• [Goal of the exercise]: Using the entries that follow, collect the lines where the word "netlist" appears.

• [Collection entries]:
□ □ □

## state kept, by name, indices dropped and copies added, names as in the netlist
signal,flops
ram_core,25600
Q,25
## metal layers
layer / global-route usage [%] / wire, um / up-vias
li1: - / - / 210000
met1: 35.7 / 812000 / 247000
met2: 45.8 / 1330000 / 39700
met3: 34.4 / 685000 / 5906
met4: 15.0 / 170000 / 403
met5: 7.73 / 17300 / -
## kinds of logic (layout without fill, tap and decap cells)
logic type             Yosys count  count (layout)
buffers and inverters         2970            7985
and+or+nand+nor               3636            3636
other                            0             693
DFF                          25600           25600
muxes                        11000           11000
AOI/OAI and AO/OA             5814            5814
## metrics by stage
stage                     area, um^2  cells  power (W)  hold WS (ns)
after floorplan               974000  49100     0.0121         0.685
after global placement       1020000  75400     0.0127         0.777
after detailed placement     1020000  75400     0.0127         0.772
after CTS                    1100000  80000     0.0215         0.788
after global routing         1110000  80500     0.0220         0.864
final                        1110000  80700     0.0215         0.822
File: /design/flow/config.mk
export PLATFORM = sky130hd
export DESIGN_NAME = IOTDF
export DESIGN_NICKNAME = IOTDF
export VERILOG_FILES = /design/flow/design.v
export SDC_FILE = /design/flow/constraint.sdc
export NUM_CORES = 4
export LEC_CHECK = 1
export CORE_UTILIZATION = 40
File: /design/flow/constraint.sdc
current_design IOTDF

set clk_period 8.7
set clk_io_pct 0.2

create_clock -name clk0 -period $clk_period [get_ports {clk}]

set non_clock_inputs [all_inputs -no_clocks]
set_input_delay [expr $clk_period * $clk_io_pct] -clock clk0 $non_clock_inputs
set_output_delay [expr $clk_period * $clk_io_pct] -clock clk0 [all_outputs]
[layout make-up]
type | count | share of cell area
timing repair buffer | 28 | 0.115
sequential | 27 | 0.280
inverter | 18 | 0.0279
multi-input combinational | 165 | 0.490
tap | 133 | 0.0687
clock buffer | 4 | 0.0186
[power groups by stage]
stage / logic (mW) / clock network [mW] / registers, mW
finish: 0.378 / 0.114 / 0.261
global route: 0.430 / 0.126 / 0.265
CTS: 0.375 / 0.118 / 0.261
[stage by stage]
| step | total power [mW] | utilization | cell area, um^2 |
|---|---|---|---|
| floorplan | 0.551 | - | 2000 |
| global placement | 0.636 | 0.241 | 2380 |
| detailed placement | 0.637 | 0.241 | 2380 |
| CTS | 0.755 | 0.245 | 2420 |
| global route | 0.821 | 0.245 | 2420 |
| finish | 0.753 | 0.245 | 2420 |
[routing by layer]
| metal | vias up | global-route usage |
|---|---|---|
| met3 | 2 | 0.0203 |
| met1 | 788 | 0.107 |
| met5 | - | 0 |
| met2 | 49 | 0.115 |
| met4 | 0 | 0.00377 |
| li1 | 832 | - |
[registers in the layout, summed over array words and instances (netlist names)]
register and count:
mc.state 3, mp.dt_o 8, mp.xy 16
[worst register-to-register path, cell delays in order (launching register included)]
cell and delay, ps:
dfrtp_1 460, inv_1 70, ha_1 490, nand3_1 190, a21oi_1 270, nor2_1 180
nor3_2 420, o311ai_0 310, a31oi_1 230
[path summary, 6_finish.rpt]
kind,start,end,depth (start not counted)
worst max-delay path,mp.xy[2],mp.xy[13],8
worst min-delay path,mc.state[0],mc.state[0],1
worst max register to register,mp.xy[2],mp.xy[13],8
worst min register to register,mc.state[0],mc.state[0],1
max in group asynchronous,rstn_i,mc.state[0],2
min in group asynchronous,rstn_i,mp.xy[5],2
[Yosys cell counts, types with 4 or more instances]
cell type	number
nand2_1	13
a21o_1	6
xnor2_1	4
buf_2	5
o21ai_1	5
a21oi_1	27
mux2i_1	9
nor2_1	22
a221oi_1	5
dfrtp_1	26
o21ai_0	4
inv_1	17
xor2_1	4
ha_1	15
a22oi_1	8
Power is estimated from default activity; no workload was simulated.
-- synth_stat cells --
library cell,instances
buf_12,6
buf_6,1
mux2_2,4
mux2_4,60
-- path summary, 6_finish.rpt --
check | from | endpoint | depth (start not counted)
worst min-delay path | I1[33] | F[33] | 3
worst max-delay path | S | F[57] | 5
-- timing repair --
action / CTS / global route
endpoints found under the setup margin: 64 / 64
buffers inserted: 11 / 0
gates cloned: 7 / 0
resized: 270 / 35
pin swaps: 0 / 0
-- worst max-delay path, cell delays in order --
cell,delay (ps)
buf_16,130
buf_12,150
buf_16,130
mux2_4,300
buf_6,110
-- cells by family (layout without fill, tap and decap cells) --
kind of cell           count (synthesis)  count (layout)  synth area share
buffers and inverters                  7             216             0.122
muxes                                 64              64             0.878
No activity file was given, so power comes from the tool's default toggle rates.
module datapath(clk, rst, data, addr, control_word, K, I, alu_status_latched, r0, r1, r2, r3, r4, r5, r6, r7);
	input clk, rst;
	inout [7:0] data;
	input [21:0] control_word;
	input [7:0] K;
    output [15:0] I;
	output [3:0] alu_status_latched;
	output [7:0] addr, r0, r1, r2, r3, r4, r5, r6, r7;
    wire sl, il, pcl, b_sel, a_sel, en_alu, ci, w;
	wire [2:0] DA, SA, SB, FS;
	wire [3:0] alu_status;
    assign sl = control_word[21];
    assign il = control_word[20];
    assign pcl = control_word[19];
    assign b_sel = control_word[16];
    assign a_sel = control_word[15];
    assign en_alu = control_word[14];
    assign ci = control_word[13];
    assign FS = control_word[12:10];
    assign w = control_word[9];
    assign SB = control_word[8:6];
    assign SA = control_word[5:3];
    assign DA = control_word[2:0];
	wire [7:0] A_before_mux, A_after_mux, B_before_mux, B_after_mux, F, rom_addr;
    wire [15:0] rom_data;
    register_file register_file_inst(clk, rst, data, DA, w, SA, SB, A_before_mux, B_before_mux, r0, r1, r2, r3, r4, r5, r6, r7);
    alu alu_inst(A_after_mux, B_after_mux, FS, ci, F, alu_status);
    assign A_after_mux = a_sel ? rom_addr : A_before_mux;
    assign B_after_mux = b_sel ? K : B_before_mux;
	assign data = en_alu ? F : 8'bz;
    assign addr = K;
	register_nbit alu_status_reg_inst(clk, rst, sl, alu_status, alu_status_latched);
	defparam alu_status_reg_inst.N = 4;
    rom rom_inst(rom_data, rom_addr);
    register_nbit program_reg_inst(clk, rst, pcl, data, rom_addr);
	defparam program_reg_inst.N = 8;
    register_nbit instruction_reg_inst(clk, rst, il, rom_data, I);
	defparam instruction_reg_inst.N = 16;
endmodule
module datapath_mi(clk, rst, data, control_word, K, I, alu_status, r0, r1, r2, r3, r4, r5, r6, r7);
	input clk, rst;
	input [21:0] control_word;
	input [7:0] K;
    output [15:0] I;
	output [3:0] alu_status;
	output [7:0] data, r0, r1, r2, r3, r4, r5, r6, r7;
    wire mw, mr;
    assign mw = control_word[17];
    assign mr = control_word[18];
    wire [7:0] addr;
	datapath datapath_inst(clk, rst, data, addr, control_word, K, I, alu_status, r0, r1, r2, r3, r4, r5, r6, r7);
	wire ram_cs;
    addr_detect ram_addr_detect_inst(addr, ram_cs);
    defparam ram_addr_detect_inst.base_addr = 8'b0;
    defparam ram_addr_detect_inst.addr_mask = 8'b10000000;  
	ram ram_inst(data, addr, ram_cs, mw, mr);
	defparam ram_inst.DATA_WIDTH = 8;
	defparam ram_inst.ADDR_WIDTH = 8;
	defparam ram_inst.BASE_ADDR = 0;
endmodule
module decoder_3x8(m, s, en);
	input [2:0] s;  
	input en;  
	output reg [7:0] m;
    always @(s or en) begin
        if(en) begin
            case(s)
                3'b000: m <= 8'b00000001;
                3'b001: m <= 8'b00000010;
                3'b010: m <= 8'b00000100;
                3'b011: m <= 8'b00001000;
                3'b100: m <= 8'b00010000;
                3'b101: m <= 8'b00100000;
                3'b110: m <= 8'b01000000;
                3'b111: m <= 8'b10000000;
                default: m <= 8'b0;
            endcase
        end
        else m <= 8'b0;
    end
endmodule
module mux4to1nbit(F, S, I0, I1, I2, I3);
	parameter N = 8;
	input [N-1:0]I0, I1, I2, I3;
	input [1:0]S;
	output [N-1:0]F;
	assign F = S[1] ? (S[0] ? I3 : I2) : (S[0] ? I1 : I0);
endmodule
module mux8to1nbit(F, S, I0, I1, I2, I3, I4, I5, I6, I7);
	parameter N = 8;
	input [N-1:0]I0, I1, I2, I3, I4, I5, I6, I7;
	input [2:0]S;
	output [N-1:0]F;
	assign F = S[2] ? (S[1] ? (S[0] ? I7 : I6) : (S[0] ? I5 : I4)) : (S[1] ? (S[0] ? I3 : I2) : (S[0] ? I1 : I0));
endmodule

□ □ □

• [The answer]:
## state kept, by name, indices dropped and copies added, names as in the netlist
[registers in the layout, summed over array words and instances (netlist names)]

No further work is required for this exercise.